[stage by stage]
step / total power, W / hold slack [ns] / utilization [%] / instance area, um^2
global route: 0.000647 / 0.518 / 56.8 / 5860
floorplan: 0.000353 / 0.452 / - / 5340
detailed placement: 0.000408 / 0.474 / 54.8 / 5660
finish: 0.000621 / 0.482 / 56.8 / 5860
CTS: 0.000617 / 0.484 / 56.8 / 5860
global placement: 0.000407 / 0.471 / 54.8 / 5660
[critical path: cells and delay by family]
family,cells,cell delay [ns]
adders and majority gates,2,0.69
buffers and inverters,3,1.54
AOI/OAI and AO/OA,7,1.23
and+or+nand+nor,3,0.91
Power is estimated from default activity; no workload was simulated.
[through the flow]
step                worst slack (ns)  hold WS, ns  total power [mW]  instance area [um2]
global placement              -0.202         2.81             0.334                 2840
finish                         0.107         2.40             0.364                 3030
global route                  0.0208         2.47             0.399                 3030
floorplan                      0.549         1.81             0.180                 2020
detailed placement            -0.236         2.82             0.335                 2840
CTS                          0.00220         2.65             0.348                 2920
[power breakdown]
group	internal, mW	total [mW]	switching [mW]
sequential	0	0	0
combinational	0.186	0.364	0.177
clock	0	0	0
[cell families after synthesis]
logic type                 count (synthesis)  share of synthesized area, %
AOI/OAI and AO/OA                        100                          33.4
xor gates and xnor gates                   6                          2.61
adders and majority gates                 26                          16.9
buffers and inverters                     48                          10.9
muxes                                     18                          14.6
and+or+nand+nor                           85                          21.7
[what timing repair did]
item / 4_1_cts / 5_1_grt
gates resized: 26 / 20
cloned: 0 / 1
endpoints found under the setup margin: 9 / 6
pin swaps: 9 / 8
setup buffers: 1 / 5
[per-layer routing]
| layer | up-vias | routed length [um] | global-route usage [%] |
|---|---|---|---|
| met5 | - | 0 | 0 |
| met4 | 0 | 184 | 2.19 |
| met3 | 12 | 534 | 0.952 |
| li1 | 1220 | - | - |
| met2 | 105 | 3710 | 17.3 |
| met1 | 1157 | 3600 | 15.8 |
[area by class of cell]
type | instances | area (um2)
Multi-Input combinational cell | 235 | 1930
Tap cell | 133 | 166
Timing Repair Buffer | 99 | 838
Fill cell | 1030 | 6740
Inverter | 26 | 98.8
module led8seg(
    input  [3:0] hex,  
    output [6:0] seg   
    );
assign seg = hex==0 ? 7'b0111111 : 
             hex==1 ? 7'b0000110 :
             hex==2 ? 7'b1011011 :
             hex==3 ? 7'b1001111 :
             hex==4 ? 7'b1100100 :
             hex==5 ? 7'b1101101 :
             hex==6 ? 7'b1111101 : 
             hex==7 ? 7'b0000111 : 
             hex==8 ? 7'b1111111 : 
             hex==9 ? 7'b1101111 : 
             hex==4'hA ? 7'b1110111 : 
             hex==4'hB ? 7'b1111100 : 
             hex==4'hC ? 7'b0111001 : 
             hex==4'hD ? 7'b1011110 : 
             hex==4'hE ? 7'b1111001 : 
             hex==4'hF ? 7'b1110001 : 
             7'b0000000;  
endmodule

........

**EXERCISE DETAILS:** The answer must be the full listing, returned exactly as given.

**EXERCISE RESPONSE:**
[stage by stage]
step / total power, W / hold slack [ns] / utilization [%] / instance area, um^2
global route: 0.000647 / 0.518 / 56.8 / 5860
floorplan: 0.000353 / 0.452 / - / 5340
detailed placement: 0.000408 / 0.474 / 54.8 / 5660
finish: 0.000621 / 0.482 / 56.8 / 5860
CTS: 0.000617 / 0.484 / 56.8 / 5860
global placement: 0.000407 / 0.471 / 54.8 / 5660
[critical path: cells and delay by family]
family,cells,cell delay [ns]
adders and majority gates,2,0.69
buffers and inverters,3,1.54
AOI/OAI and AO/OA,7,1.23
and+or+nand+nor,3,0.91
Power is estimated from default activity; no workload was simulated.
[through the flow]
step                worst slack (ns)  hold WS, ns  total power [mW]  instance area [um2]
global placement              -0.202         2.81             0.334                 2840
finish                         0.107         2.40             0.364                 3030
global route                  0.0208         2.47             0.399                 3030
floorplan                      0.549         1.81             0.180                 2020
detailed placement            -0.236         2.82             0.335                 2840
CTS                          0.00220         2.65             0.348                 2920
[power breakdown]
group	internal, mW	total [mW]	switching [mW]
sequential	0	0	0
combinational	0.186	0.364	0.177
clock	0	0	0
[cell families after synthesis]
logic type                 count (synthesis)  share of synthesized area, %
AOI/OAI and AO/OA                        100                          33.4
xor gates and xnor gates                   6                          2.61
adders and majority gates                 26                          16.9
buffers and inverters                     48                          10.9
muxes                                     18                          14.6
and+or+nand+nor                           85                          21.7
[what timing repair did]
item / 4_1_cts / 5_1_grt
gates resized: 26 / 20
cloned: 0 / 1
endpoints found under the setup margin: 9 / 6
pin swaps: 9 / 8
setup buffers: 1 / 5
[per-layer routing]
| layer | up-vias | routed length [um] | global-route usage [%] |
|---|---|---|---|
| met5 | - | 0 | 0 |
| met4 | 0 | 184 | 2.19 |
| met3 | 12 | 534 | 0.952 |
| li1 | 1220 | - | - |
| met2 | 105 | 3710 | 17.3 |
| met1 | 1157 | 3600 | 15.8 |
[area by class of cell]
type | instances | area (um2)
Multi-Input combinational cell | 235 | 1930
Tap cell | 133 | 166
Timing Repair Buffer | 99 | 838
Fill cell | 1030 | 6740
Inverter | 26 | 98.8
module led8seg(
    input  [3:0] hex,  
    output [6:0] seg   
    );
assign seg = hex==0 ? 7'b0111111 : 
             hex==1 ? 7'b0000110 :
             hex==2 ? 7'b1011011 :
             hex==3 ? 7'b1001111 :
             hex==4 ? 7'b1100100 :
             hex==5 ? 7'b1101101 :
             hex==6 ? 7'b1111101 : 
             hex==7 ? 7'b0000111 : 
             hex==8 ? 7'b1111111 : 
             hex==9 ? 7'b1101111 : 
             hex==4'hA ? 7'b1110111 : 
             hex==4'hB ? 7'b1111100 : 
             hex==4'hC ? 7'b0111001 : 
             hex==4'hD ? 7'b1011110 : 
             hex==4'hE ? 7'b1111001 : 
             hex==4'hF ? 7'b1110001 : 
             7'b0000000;  
endmodule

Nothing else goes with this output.